The description isn't very clear, i'll try to update it:
syntax: { line_number . thread_name: "[" action "]" }
1.main_thread: [start three independent threads thread1 and thread2
for taking care about p1, p6 and p9 branches + start p1, p6 and p9 at
once]
(Note: all threads will continue to work indepently until thay
start/stop all processes. The dependency layer should be completely
independent on atomic start/stop methods in control.c stuff)

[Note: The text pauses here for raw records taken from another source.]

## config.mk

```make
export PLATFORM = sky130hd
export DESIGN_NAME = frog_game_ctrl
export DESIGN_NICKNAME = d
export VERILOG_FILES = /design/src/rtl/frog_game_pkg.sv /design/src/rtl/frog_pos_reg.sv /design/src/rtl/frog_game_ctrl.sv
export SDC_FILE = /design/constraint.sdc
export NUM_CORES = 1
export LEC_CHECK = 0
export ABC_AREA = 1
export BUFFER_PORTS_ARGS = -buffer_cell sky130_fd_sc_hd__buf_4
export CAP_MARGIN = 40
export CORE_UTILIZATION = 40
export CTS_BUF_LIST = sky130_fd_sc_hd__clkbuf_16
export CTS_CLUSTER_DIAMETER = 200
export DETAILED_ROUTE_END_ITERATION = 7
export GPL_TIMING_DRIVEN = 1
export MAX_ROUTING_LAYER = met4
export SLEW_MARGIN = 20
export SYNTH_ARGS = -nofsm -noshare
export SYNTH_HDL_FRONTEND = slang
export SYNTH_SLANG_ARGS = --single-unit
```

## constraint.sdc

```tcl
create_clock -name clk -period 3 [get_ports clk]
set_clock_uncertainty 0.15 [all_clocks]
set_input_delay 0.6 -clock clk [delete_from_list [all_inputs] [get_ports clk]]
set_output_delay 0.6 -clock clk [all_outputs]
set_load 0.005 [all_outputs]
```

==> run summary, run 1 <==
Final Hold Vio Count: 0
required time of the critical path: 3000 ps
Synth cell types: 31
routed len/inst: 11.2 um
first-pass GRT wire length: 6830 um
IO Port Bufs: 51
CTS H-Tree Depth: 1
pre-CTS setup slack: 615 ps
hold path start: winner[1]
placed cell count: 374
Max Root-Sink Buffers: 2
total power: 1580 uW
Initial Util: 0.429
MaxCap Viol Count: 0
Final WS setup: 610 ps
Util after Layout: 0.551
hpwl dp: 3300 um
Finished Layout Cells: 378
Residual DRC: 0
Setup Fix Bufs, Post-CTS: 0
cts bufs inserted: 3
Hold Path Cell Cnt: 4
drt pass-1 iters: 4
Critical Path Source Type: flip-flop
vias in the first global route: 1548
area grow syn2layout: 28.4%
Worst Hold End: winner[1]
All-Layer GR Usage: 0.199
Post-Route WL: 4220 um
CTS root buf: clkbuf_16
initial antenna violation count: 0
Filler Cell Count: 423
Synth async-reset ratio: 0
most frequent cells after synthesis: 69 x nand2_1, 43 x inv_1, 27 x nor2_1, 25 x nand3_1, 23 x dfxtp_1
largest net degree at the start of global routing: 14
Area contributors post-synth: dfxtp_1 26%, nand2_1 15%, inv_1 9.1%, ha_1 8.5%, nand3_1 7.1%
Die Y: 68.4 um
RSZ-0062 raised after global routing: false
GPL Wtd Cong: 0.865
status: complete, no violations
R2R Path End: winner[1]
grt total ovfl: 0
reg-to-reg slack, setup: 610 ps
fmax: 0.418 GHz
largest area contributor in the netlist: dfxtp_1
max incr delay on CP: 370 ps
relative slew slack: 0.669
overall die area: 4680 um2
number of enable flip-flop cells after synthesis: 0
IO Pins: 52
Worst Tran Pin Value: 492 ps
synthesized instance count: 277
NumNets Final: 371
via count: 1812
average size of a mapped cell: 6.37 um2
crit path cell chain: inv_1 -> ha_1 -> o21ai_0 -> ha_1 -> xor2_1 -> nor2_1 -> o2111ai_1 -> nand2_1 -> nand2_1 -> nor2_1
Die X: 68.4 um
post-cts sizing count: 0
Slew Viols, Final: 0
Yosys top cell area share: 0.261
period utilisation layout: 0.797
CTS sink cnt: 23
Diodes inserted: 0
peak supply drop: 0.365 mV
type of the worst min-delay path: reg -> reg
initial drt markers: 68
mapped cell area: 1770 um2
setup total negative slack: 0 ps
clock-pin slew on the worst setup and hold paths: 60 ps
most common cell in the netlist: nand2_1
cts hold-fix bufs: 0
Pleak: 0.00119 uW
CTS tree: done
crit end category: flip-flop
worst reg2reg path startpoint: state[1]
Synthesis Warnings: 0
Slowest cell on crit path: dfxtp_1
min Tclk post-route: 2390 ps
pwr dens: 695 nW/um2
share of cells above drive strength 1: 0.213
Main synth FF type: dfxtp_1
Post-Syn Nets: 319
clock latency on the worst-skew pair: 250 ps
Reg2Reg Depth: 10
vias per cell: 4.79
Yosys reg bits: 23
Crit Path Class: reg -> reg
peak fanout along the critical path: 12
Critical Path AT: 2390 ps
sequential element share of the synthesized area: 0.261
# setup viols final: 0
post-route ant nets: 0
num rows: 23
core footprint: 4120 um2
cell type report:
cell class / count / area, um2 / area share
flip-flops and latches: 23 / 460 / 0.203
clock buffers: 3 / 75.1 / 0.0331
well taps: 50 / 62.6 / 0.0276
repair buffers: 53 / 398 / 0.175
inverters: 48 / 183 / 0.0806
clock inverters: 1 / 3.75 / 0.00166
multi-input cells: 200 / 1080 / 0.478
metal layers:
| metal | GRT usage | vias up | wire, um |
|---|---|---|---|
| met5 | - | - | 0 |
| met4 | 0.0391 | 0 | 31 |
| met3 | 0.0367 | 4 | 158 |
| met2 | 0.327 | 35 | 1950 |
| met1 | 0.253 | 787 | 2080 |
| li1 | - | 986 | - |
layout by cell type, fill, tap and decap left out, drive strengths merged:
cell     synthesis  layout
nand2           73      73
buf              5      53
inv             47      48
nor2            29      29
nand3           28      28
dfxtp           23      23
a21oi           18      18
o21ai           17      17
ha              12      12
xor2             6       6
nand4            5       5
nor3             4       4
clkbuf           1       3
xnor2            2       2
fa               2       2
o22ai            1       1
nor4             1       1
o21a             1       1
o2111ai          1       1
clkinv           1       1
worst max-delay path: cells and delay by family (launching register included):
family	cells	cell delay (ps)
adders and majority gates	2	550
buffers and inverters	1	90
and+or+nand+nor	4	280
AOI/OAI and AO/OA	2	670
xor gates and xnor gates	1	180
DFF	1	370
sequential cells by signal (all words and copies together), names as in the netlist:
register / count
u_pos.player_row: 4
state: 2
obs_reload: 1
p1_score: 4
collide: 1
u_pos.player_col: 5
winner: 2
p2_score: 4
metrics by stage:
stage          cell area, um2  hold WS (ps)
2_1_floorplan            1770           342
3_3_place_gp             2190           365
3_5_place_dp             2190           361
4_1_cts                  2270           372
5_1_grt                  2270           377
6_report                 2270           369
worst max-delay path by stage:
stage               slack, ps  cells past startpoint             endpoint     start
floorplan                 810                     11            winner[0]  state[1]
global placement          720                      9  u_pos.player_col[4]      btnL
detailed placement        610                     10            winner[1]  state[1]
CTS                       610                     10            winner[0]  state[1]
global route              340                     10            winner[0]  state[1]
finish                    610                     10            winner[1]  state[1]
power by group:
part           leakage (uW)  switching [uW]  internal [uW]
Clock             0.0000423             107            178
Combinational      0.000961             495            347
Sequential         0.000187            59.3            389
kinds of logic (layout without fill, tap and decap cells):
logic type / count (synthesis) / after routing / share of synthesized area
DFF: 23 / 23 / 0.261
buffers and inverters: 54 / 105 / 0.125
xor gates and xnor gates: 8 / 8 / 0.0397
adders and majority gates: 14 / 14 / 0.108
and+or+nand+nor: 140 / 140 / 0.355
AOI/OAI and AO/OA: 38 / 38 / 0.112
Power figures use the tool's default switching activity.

2.thread1: [continue to start p2]
2.thread2: [continue to start p7]
2.thread3: [finished]
3.thread1: [start two threads thread1.thread1 and thread1.thread2 to
take care about p4 and p5 branches + start p4 and p5 at once]
3.thread2: [finished]
4.thread1.thread1: [start p8]
4.thread1.thread2: [finished]
5.thread1.thread1: [finished]
6. thread1: [finished]
I didn't expand the scheme totaly (in 1.main_thread and 3.thread1
steps) but i think it is possible to understand :)
Martin Pala wrote:
Agree. When i though about your proposal (dependency matrix) in the
past, i found, that best way could be to paralelize start-up process
as much as possible => make one thread for every independent process
branch/subtree to start/stop them. In the case that the branch has
two or more even processes dependant on one process, it could be
possible to start them at once. I hope following ascii-art will
explain its princip:
/ p4 - p8
- p1 - p2 -
\ p5
- p6 - p7
-p9
So the fastest way to start it will be:
1.) start three independent threads for taking care about p1, p6 and
p9 branch (all threads will continue to work indepently until thay
start/stop all processes). The dependency layer should be completely
independent on atomic start/stop methods (control.c stuff)
2a.) continue to start p2
2b.) continue to start p7
2c.) finished
3a.) start two threads to take care about p4 and p5 branch
3b.) finished
4a.) start p8
4b.) finished
5a.) finished
So following "algorithm" is as fast as possible and won't block whole
process if there will be some problem. By the way, there are yet
another two options:
I.) it could be possible to independantly monitor processes by main
thread on the background, but there must be some mechanism to
synchronize start-up progress with monitoring, so monit should know,
that some processes are under "maintanance" and that it doesn't make
sense to try start/stop them until present work will be done.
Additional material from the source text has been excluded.